A SURF1 gene mutation presenting as isolated leukodystrophy
Article first published online: 6 JUN 2001
Copyright © 2001 Wiley-Liss, Inc.
Annals of Neurology
Volume 49, Issue 6, pages 797–800, June 2001
How to Cite
Rahman, S., Brown, R. M., Chong, W. K., Wilson, C. J. and Brown, G. K. (2001), A SURF1 gene mutation presenting as isolated leukodystrophy. Ann Neurol., 49: 797–800. doi: 10.1002/ana.1060
- Issue published online: 6 JUN 2001
- Article first published online: 6 JUN 2001
- Manuscript Revised: 15 MAR 2001
- Manuscript Accepted: 15 MAR 2001
- Manuscript Received: 26 DEC 2000
Mitochondrial respiratory chain defects are increasingly recognized in patients with leukodystrophy.
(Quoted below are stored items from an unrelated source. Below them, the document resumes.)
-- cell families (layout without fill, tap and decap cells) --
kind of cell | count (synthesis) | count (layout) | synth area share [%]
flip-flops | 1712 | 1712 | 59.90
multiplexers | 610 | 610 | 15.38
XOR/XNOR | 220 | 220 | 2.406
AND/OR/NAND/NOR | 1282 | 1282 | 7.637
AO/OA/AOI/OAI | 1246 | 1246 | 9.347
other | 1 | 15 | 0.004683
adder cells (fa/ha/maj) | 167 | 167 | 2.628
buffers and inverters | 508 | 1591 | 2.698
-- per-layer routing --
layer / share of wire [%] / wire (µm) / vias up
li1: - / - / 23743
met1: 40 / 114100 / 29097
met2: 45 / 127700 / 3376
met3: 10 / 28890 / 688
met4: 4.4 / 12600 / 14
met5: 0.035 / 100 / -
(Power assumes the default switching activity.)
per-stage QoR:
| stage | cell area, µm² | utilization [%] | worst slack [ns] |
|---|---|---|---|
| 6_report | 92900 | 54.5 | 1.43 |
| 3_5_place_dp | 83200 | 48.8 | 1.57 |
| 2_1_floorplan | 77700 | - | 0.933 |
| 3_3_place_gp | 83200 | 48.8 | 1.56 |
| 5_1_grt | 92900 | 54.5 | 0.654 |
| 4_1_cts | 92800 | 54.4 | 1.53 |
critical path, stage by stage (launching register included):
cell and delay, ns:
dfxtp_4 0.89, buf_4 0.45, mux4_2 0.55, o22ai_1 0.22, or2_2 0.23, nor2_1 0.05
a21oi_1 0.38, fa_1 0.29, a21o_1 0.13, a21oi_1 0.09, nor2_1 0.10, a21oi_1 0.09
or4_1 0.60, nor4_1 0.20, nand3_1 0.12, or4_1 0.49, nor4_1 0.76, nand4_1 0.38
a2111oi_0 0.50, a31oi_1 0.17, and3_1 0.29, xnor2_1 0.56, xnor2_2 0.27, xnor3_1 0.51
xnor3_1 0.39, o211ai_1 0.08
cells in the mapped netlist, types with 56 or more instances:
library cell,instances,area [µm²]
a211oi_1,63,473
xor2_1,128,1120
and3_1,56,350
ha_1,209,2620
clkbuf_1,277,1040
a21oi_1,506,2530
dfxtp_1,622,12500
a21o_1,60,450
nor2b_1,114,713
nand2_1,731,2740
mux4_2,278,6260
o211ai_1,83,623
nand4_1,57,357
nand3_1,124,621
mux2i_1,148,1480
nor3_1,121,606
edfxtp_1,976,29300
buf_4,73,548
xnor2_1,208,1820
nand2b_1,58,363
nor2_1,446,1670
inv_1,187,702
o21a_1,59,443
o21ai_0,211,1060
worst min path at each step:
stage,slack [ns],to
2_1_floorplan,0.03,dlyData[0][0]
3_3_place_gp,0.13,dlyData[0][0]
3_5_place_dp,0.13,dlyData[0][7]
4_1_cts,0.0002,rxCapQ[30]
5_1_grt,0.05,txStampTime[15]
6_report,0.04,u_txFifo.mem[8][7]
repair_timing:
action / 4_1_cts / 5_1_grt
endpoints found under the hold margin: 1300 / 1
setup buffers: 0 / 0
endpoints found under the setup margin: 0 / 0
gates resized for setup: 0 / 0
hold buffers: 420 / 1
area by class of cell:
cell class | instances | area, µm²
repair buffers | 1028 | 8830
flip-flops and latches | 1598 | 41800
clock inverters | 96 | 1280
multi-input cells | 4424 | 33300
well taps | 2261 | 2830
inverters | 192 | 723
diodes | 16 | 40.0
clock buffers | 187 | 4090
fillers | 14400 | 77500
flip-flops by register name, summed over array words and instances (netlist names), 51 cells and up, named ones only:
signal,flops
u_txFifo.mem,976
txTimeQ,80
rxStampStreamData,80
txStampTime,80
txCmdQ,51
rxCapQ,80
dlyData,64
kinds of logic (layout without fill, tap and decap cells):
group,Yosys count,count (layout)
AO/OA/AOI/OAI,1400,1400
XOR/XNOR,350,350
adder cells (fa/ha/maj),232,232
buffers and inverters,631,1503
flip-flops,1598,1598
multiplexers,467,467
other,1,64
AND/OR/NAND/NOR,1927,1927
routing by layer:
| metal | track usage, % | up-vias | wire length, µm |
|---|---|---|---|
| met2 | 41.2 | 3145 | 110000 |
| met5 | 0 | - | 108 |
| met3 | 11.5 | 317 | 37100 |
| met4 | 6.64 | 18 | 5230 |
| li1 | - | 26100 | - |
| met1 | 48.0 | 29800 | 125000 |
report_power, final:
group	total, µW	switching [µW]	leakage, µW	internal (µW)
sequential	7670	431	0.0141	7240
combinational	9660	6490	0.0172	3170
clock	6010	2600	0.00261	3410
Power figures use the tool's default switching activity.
`src/shared/sfc_pkg.sv`:
```
// constants, carrier types and decode helpers for the setting-command decoder
package sfc_pkg;

  // opcodes
  localparam logic [7:0] WRITE_LATCH_SET_CMD      = 8'h06;
  localparam logic [7:0] WRITE_LATCH_CLEAR_CMD    = 8'h04;
  localparam logic [7:0] STATUS_READ_CMD          = 8'h05;
  localparam logic [7:0] CONFIG_READ_CMD          = 8'h15;
  localparam logic [7:0] STATUS_CONFIG_WRITE_CMD  = 8'h01;
  localparam logic [7:0] BLOCK_PROTECT_SELECT_CMD = 8'h68;
  localparam logic [7:0] QUAD_CMD_MODE_ENTER      = 8'h35;
  localparam logic [7:0] QUAD_CMD_MODE_EXIT       = 8'hf5;
  localparam logic [7:0] SUSPEND_CMD              = 8'hb0;
  localparam logic [7:0] RESUME_CMD               = 8'h30;
  localparam logic [7:0] DEEP_SLEEP_ENTER_CMD     = 8'hb9;
  localparam logic [7:0] DEEP_SLEEP_RELEASE_CMD   = 8'hab;
  localparam logic [7:0] BURST_LENGTH_SET_CMD     = 8'hc0;
  localparam logic [7:0] FASTBOOT_READ_CMD        = 8'h16;
  localparam logic [7:0] FASTBOOT_WRITE_CMD       = 8'h17;
  localparam logic [7:0] FASTBOOT_ERASE_CMD       = 8'h18;

  // data byte counts
  localparam logic [2:0] FB_WRITE_BYTES = 3'h4;
  localparam logic [2:0] SR_ONLY_BYTES  = 3'h1;
  localparam logic [2:0] SR_CFG_BYTES   = 3'h2;
  localparam int         FB_BYTES       = 4;

  // bus register offsets
  localparam logic [7:0] ADR_STATUS   = 8'h00;
  localparam logic [7:0] ADR_CONFIG   = 8'h04;
  localparam logic [7:0] ADR_MODE     = 8'h08;
  localparam logic [7:0] ADR_FASTBOOT = 8'h0c;
  localparam logic [7:0] ADR_CTRL     = 8'h10;

  // field positions and reset values
  localparam int         QUAD_ENABLE_POS = 4; // bit 6 of status, in [7:2]
  localparam int         CTRL_BUSY_POS   = 0;
  localparam logic [5:0] STATUS_HI_RST   = 6'h00;
  localparam logic [7:0] CONFIG_RST      = 8'h00;
  localparam logic [7:0] BURST_RST       = 8'h00;
  localparam logic [7:0] FB_BYTE_RST     = 8'hff;
  localparam logic [7:0] IDLE_BYTE       = 8'hff;

  typedef enum logic [1:0] {
    ST_OPCODE   = 2'b00,
    ST_DATA_IN  = 2'b01,
    ST_DATA_OUT = 2'b10,
    ST_IGNORE   = 2'b11
  } sfc_state_t;

  typedef struct packed {
    logic       cs_n;
    logic       sclk;
    logic [3:0] sio;
  } sfc_pins_t;

  typedef struct packed {
    logic block_protect;
    logic suspended;
    logic deep_sleep;
    logic four_line;
  } sfc_mode_t;

  // true when the opcode exists in the present command mode
  function automatic logic cmd_defined(input logic [7:0] op,
                                       input logic       four);
    case (op)
      WRITE_LATCH_SET_CMD, WRITE_LATCH_CLEAR_CMD, STATUS_READ_CMD,
      CONFIG_READ_CMD, STATUS_CONFIG_WRITE_CMD, BLOCK_PROTECT_SELECT_CMD,
      SUSPEND_CMD, RESUME_CMD, DEEP_SLEEP_ENTER_CMD,
      DEEP_SLEEP_RELEASE_CMD, BURST_LENGTH_SET_CMD: cmd_defined = 1'h1;
      QUAD_CMD_MODE_ENTER, FASTBOOT_READ_CMD, FASTBOOT_WRITE_CMD,
      FASTBOOT_ERASE_CMD: cmd_defined = !four;
      QUAD_CMD_MODE_EXIT: cmd_defined = four;
      default: cmd_defined = 1'h0;
    endcase
  endfunction : cmd_defined

  // opcodes that shift data out of the device
  function automatic logic cmd_is_read(input logic [7:0] op);
    cmd_is_read = (op == STATUS_READ_CMD) || (op == CONFIG_READ_CMD) ||
                  (op == FASTBOOT_READ_CMD);
  endfunction : cmd_is_read

  // last clock edge of a byte: eight edges on one line, two on four
  function automatic logic byte_done(input logic [2:0] cnt,
                                     input logic       four);
    byte_done = four ? (cnt == 3'h1) : (cnt == 3'h7);
  endfunction : byte_done

endpackage : sfc_pkg

```
`src/hdl/sfc_fb_mem.sv`:
```
// fast-boot register storage with registered byte and word read ports
`timescale 1ns/10ps
module sfc_fb_mem #(
  parameter int NBYTES = 4,
  parameter int IDX_W  = 2
) (
  input  wire logic                  clk,
  input  wire logic                  rst,
  input  wire logic                  wr_en,
  input  wire logic [8*NBYTES-1:0]   wr_word,
  input  wire logic                  erase,
  input  wire logic [IDX_W-1:0]      rd_idx,
  output logic      [7:0]            rd_byte_ff,
  output logic      [8*NBYTES-1:0]   word_ff
);

  logic [7:0] mem_ff [NBYTES];

  // byte 0 is the first byte on the wire, kept in the top of the word
  always_ff @(posedge clk) begin : store
    for (int i = 0; i < NBYTES; i++) begin
      if (rst || erase) begin
        mem_ff[i] <= sfc_pkg::FB_BYTE_RST;
      end else if (wr_en) begin
        mem_ff[i] <= wr_word[8*(NBYTES-1-i) +: 8];
      end
    end
  end

  // registered reads; one cycle is far shorter than a link half period
  always_ff @(posedge clk) begin : readout
    if (rst) begin
      rd_byte_ff <= 8'h00;
      word_ff    <= '1;
    end else begin
      rd_byte_ff <= mem_ff[rd_idx];
      for (int i = 0; i < NBYTES; i++) begin
        word_ff[8*(NBYTES-1-i) +: 8] <= mem_ff[i];
      end
    end
  end

endmodule : sfc_fb_mem

```
`src/hdl/sfc_cmd_decoder.sv`:
```
// serial flash setting-command decoder with wishbone status registers
// Operation
// - opcode 06 sets write enable latch
// - opcode 04 clears write enable latch
// - opcode 05 streams status until deselect
// - opcode 15 streams configuration register
// - opcode 01 loads status, optional configuration
// - opcode 68 selects per-block protection
// - opcode 35 enters four-line, single-line only
// - opcode f5 leaves four-line, four-line only
// - opcode b0 suspends running program or erase
// - opcode 30 resumes suspended operation
// - opcode b9 enters deep sleep
// - opcode ab releases deep sleep
// - fast-boot write 17 four bytes, erase 18
// - four-line entry keeps quad enable bit
//
// The Wishbone register port and the address map were decided locally.
`timescale 1ns/10ps
module sfc_cmd_decoder (
  input  wire logic        REF_CLK,
  input  wire logic        RST,
  input  wire logic        WB_CYC_I,
  input  wire logic        WB_STB_I,
  input  wire logic        WB_WE_I,
  input  wire logic [7:0]  WB_ADR_I,
  input  wire logic [3:0]  WB_SEL_I,
  input  wire logic [31:0] WB_DAT_I,
  output logic      [31:0] WB_DAT_O,
  output logic             WB_ACK_O,
  input  wire logic        CS_N,
  input  wire logic        SCLK,
  input  wire logic [3:0]  SIO_I,
  output logic      [3:0]  SIO_O,
  output logic      [3:0]  SIO_OE
);

  sfc_pkg::sfc_pins_t  pins_s1_ff;
  sfc_pkg::sfc_pins_t  pins_s2_ff;
  logic                sclk_d_ff;
  logic                cs_d_ff;
  logic                sclk_rise;
  logic                sclk_fall;
  logic                cs_rise;
  sfc_pkg::sfc_state_t state_ff;
  sfc_pkg::sfc_state_t nxt_state;
  logic [2:0]          rx_cnt_ff;
  logic [7:0]          rx_sh_ff;
  logic [7:0]          nxt_rx_sh;
  logic [7:0]          opcode_ff;
  logic [31:0]         data_sh_ff;
  logic [2:0]          data_cnt_ff;
  logic                op_done;
  logic                exec_ok;
  logic                no_data;
  logic                write_enable_latch_ff;
  logic [5:0]          sr_hi_ff;
  logic [7:0]          cfg_ff;
  logic [7:0]          burst_ff;
  logic                four_line_ff;
  logic                deep_sleep_ff;
  logic                block_protect_ff;
  logic                suspended_ff;
  logic                busy_ff;
  logic [7:0]          stat_byte;
  logic [7:0]          tx_byte;
  logic [7:0]          tx_sh_ff;
  logic [2:0]          tx_cnt_ff;
  logic [2:0]          tx_idx_ff;
  logic [7:0]          fb_rd_byte;
  logic [31:0]         fb_word;
  logic                fb_write;
  logic                fb_erase;
  logic                wb_req;
  logic [31:0]         rd_mux;
  sfc_pkg::sfc_mode_t  mode;
  logic [5:0]          wr_sr_val;
  logic [7:0]          wr_cfg_val;

  //////////////////////////////////////////////////////////////////////////
  // pin synchronisers; only stage two and the delay stage feed logic
  always_ff @(posedge REF_CLK) begin : pin_sync
    if (RST) begin
      pins_s1_ff <= '{cs_n: 1'h1, sclk: 1'h0, sio: 4'h0};
      pins_s2_ff <= '{cs_n: 1'h1, sclk: 1'h0, sio: 4'h0};
      sclk_d_ff  <= 1'h0;
      cs_d_ff    <= 1'h1;
    end else begin
      pins_s1_ff <= '{cs_n: CS_N, sclk: SCLK, sio: SIO_I};
      pins_s2_ff <= pins_s1_ff;
      sclk_d_ff  <= pins_s2_ff.sclk;
      cs_d_ff    <= pins_s2_ff.cs_n;
    end
  end

  // edges of the link clock and end of frame
  assign sclk_rise = pins_s2_ff.sclk & ~sclk_d_ff & ~pins_s2_ff.cs_n;
  assign sclk_fall = ~pins_s2_ff.sclk & sclk_d_ff & ~pins_s2_ff.cs_n;
  assign cs_rise   = pins_s2_ff.cs_n & ~cs_d_ff;

  //////////////////////////////////////////////////////////////////////////
  // receive shift: one bit per edge on sio0, or a nibble on all four
  always_comb begin : rx_next
    nxt_rx_sh = four_line_ff ? {rx_sh_ff[3:0], pins_s2_ff.sio}
                             : {rx_sh_ff[6:0], pins_s2_ff.sio[0]};
  end

  assign op_done = sclk_rise && (state_ff == sfc_pkg::ST_OPCODE) &&
                   sfc_pkg::byte_done(rx_cnt_ff, four_line_ff);

  // opcode classification; deep sleep hears only the release opcode
  always_comb begin : classify
    if (deep_sleep_ff &&
        (nxt_rx_sh != sfc_pkg::DEEP_SLEEP_RELEASE_CMD)) begin
      nxt_state = sfc_pkg::ST_IGNORE;
    end else if (!sfc_pkg::cmd_defined(nxt_rx_sh, four_line_ff)) begin
      nxt_state = sfc_pkg::ST_IGNORE;
    end else if (sfc_pkg::cmd_is_read(nxt_rx_sh)) begin
      nxt_state = sfc_pkg::ST_DATA_OUT;
    end else begin
      nxt_state = sfc_pkg::ST_DATA_IN;
    end
  end

  // frame state; deselect returns everything to the opcode phase
  always_ff @(posedge REF_CLK) begin : link_fsm
    if (RST || pins_s2_ff.cs_n) begin
      state_ff    <= sfc_pkg::ST_OPCODE;
      rx_cnt_ff   <= 3'h0;
      rx_sh_ff    <= 8'h00;
      data_cnt_ff <= 3'h0;
    end else if (sclk_rise) begin
      rx_sh_ff <= nxt_rx_sh;
      if (sfc_pkg::byte_done(rx_cnt_ff, four_line_ff)) begin
        rx_cnt_ff <= 3'h0;
        if (state_ff == sfc_pkg::ST_OPCODE) begin
          state_ff <= nxt_state;
        end else if (state_ff == sfc_pkg::ST_DATA_IN &&
                     data_cnt_ff != 3'h7) begin
          data_cnt_ff <= data_cnt_ff + 3'h1;
        end
      end else begin
        rx_cnt_ff <= rx_cnt_ff + 3'h1;
      end
    end
  end

  // opcode and data bytes survive deselect so the end of frame can act
  always_ff @(posedge REF_CLK) begin : capture
    if (RST) begin
      opcode_ff  <= 8'h00;
      data_sh_ff <= 32'h0000_0000;
    end else if (sclk_rise && !pins_s2_ff.cs_n &&
                 sfc_pkg::byte_done(rx_cnt_ff, four_line_ff)) begin
      if (state_ff == sfc_pkg::ST_OPCODE) begin
        opcode_ff <= nxt_rx_sh;
      end else if (state_ff == sfc_pkg::ST_DATA_IN) begin
        data_sh_ff <= {data_sh_ff[23:0], nxt_rx_sh};
      end
    end
  end

  //////////////////////////////////////////////////////////////////////////
  // commands act at deselect, and only on whole bytes
  assign exec_ok    = cs_rise && (state_ff == sfc_pkg::ST_DATA_IN) &&
                      (rx_cnt_ff == 3'h0);
  assign no_data    = (data_cnt_ff == 3'h0);
  assign wr_sr_val  = (data_cnt_ff == sfc_pkg::SR_CFG_BYTES) ?
                      data_sh_ff[15:10] : data_sh_ff[7:2];
  assign wr_cfg_val = data_sh_ff[7:0];

  // write enable latch
  always_ff @(posedge REF_CLK) begin : latch_reg
    if (RST) begin
      write_enable_latch_ff <= 1'h0;
    end else if (exec_ok && no_data) begin
      if (opcode_ff == sfc_pkg::WRITE_LATCH_SET_CMD) begin
        write_enable_latch_ff <= 1'h1;
      end else if (opcode_ff == sfc_pkg::WRITE_LATCH_CLEAR_CMD) begin
        write_enable_latch_ff <= 1'h0;
      end
    end
  end

  // status and configuration write; three or more bytes are refused
  always_ff @(posedge REF_CLK) begin : sr_cfg_reg
    if (RST) begin
      sr_hi_ff <= sfc_pkg::STATUS_HI_RST;
      cfg_ff   <= sfc_pkg::CONFIG_RST;
    end else if (exec_ok &&
                 opcode_ff == sfc_pkg::STATUS_CONFIG_WRITE_CMD) begin
      if (data_cnt_ff == sfc_pkg::SR_ONLY_BYTES) begin
        sr_hi_ff <= wr_sr_val;
      end else if (data_cnt_ff == sfc_pkg::SR_CFG_BYTES) begin
        sr_hi_ff <= wr_sr_val;
        cfg_ff   <= wr_cfg_val;
      end
    end
  end

  // mode flags: line width, deep sleep, protection scheme, burst length
  always_ff @(posedge REF_CLK) begin : mode_regs
    if (RST) begin
      four_line_ff     <= 1'h0;
      deep_sleep_ff    <= 1'h0;
      block_protect_ff <= 1'h0;
      burst_ff         <= sfc_pkg::BURST_RST;
    end else if (exec_ok) begin
      case (opcode_ff)
        sfc_pkg::BLOCK_PROTECT_SELECT_CMD:
          if (no_data) block_protect_ff <= 1'h1;
        // the quad enable bit lives in sr_hi_ff and is untouched here
        sfc_pkg::QUAD_CMD_MODE_ENTER:
          if (no_data) four_line_ff <= 1'h1;
        sfc_pkg::QUAD_CMD_MODE_EXIT:
          if (no_data) four_line_ff <= 1'h0;
        sfc_pkg::DEEP_SLEEP_ENTER_CMD:
          if (no_data) deep_sleep_ff <= 1'h1;
        sfc_pkg::DEEP_SLEEP_RELEASE_CMD:
          if (no_data) deep_sleep_ff <= 1'h0;
        sfc_pkg::BURST_LENGTH_SET_CMD:
          if (data_cnt_ff == 3'h1) burst_ff <= wr_cfg_val;
        default: ;
      endcase
    end
  end

  // suspend only makes sense while software reports an operation running
  always_ff @(posedge REF_CLK) begin : suspend_reg
    if (RST || !busy_ff) begin
      suspended_ff <= 1'h0;
    end else if (exec_ok && no_data &&
                 opcode_ff == sfc_pkg::SUSPEND_CMD) begin
      suspended_ff <= 1'h1;
    end else if (exec_ok && no_data &&
                 opcode_ff == sfc_pkg::RESUME_CMD) begin
      suspended_ff <= 1'h0;
    end
  end

  // fast-boot commit needs exactly four bytes, erase needs none
  assign fb_write = exec_ok && (opcode_ff == sfc_pkg::FASTBOOT_WRITE_CMD) &&
                    (data_cnt_ff == sfc_pkg::FB_WRITE_BYTES);
  assign fb_erase = exec_ok && (opcode_ff == sfc_pkg::FASTBOOT_ERASE_CMD) &&
                    no_data;

  sfc_fb_mem #(
    .NBYTES (sfc_pkg::FB_BYTES),
    .IDX_W  (2)
  ) u_fb_mem (
    .clk        (REF_CLK),
    .rst        (RST),
    .wr_en      (fb_write),
    .wr_word    (data_sh_ff),
    .erase      (fb_erase),
    .rd_idx     (tx_idx_ff[1:0]),
    .rd_byte_ff (fb_rd_byte),
    .word_ff    (fb_word)
  );

  //////////////////////////////////////////////////////////////////////////
  // read-out byte; status shows work in progress unless suspended
  assign stat_byte = {sr_hi_ff, write_enable_latch_ff,
                      busy_ff & ~suspended_ff};

  always_comb begin : tx_pick
    case (opcode_ff)
      sfc_pkg::STATUS_READ_CMD: tx_byte = stat_byte;
      sfc_pkg::CONFIG_READ_CMD: tx_byte = cfg_ff;
      sfc_pkg::FASTBOOT_READ_CMD:
        tx_byte = (tx_idx_ff < 3'h4) ? fb_rd_byte
                                     : sfc_pkg::IDLE_BYTE;
      default: tx_byte = 8'h00;
    endcase
  end

  // shift out on falling edges: sio1 on one line, a nibble on four
  always_ff @(posedge REF_CLK) begin : tx_shift
    if (RST || pins_s2_ff.cs_n) begin
      SIO_O     <= 4'h0;
      SIO_OE    <= 4'h0;
      tx_sh_ff  <= 8'h00;
      tx_cnt_ff <= 3'h0;
      tx_idx_ff <= 3'h0;
    end else if (sclk_fall && state_ff == sfc_pkg::ST_DATA_OUT) begin
      if (tx_cnt_ff == 3'h0) begin
        if (tx_idx_ff != 3'h7) tx_idx_ff <= tx_idx_ff + 3'h1;
        if (four_line_ff) begin
          SIO_O     <= tx_byte[7:4];
          SIO_OE    <= 4'hf;
          tx_sh_ff  <= {tx_byte[3:0], 4'h0};
          tx_cnt_ff <= 3'h1;
        end else begin
          SIO_O     <= {2'h0, tx_byte[7], 1'h0};
          SIO_OE    <= 4'h2;
          tx_sh_ff  <= {tx_byte[6:0], 1'h0};
          tx_cnt_ff <= 3'h7;
        end
      end else begin
        tx_cnt_ff <= tx_cnt_ff - 3'h1;
        if (four_line_ff) begin
          SIO_O    <= tx_sh_ff[7:4];
          tx_sh_ff <= {tx_sh_ff[3:0], 4'h0};
        end else begin
          SIO_O    <= {2'h0, tx_sh_ff[7], 1'h0};
          tx_sh_ff <= {tx_sh_ff[6:0], 1'h0};
        end
      end
    end
  end

  //////////////////////////////////////////////////////////////////////////
  // wishbone slave: answer one cycle after the strobe, unmapped reads zero
  assign wb_req = WB_CYC_I & WB_STB_I & ~WB_ACK_O;
  assign mode   = '{block_protect: block_protect_ff,
                    suspended: suspended_ff,
                    deep_sleep: deep_sleep_ff,
                    four_line: four_line_ff};

  always_comb begin : rd_decode
    case ({WB_ADR_I[7:2], 2'h0})
      sfc_pkg::ADR_STATUS:   rd_mux = {24'h0, stat_byte};
      sfc_pkg::ADR_CONFIG:   rd_mux = {24'h0, cfg_ff};
      sfc_pkg::ADR_MODE:     rd_mux = {16'h0, burst_ff, 4'h0, mode};
      sfc_pkg::ADR_FASTBOOT: rd_mux = fb_word;
      sfc_pkg::ADR_CTRL:     rd_mux = {31'h0, busy_ff};
      default:               rd_mux = 32'h0;
    endcase
  end

  always_ff @(posedge REF_CLK) begin : wb_answer
    if (RST) begin
      WB_ACK_O <= 1'h0;
      WB_DAT_O <= 32'h0;
    end else begin
      WB_ACK_O <= wb_req;
      if (wb_req) WB_DAT_O <= rd_mux;
    end
  end

  // software marks a program or erase in progress; drives the status bit
  always_ff @(posedge REF_CLK) begin : ctrl_reg
    if (RST) begin
      busy_ff <= 1'h0;
    end else if (wb_req && WB_WE_I && WB_SEL_I[0] &&
                 {WB_ADR_I[7:2], 2'h0} == sfc_pkg::ADR_CTRL) begin
      busy_ff <= WB_DAT_I[sfc_pkg::CTRL_BUSY_POS];
    end
  end
endmodule : sfc_cmd_decoder

```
We report the first case of leukodystrophy with systemic cytochrome oxidase deficiency caused by a loss of function mutation in the SURF1 gene in a 2-year-old girl presenting with failure to thrive, global neurodevelopmental regression, and lactic acidosis. Although all previously reported mutations in the SURF1 gene have been found in patients with cytochrome oxidase (COX)-deficient Leigh syndrome, the phenotype associated with SURF1 protein deficiency should be extended to include leukodystrophy.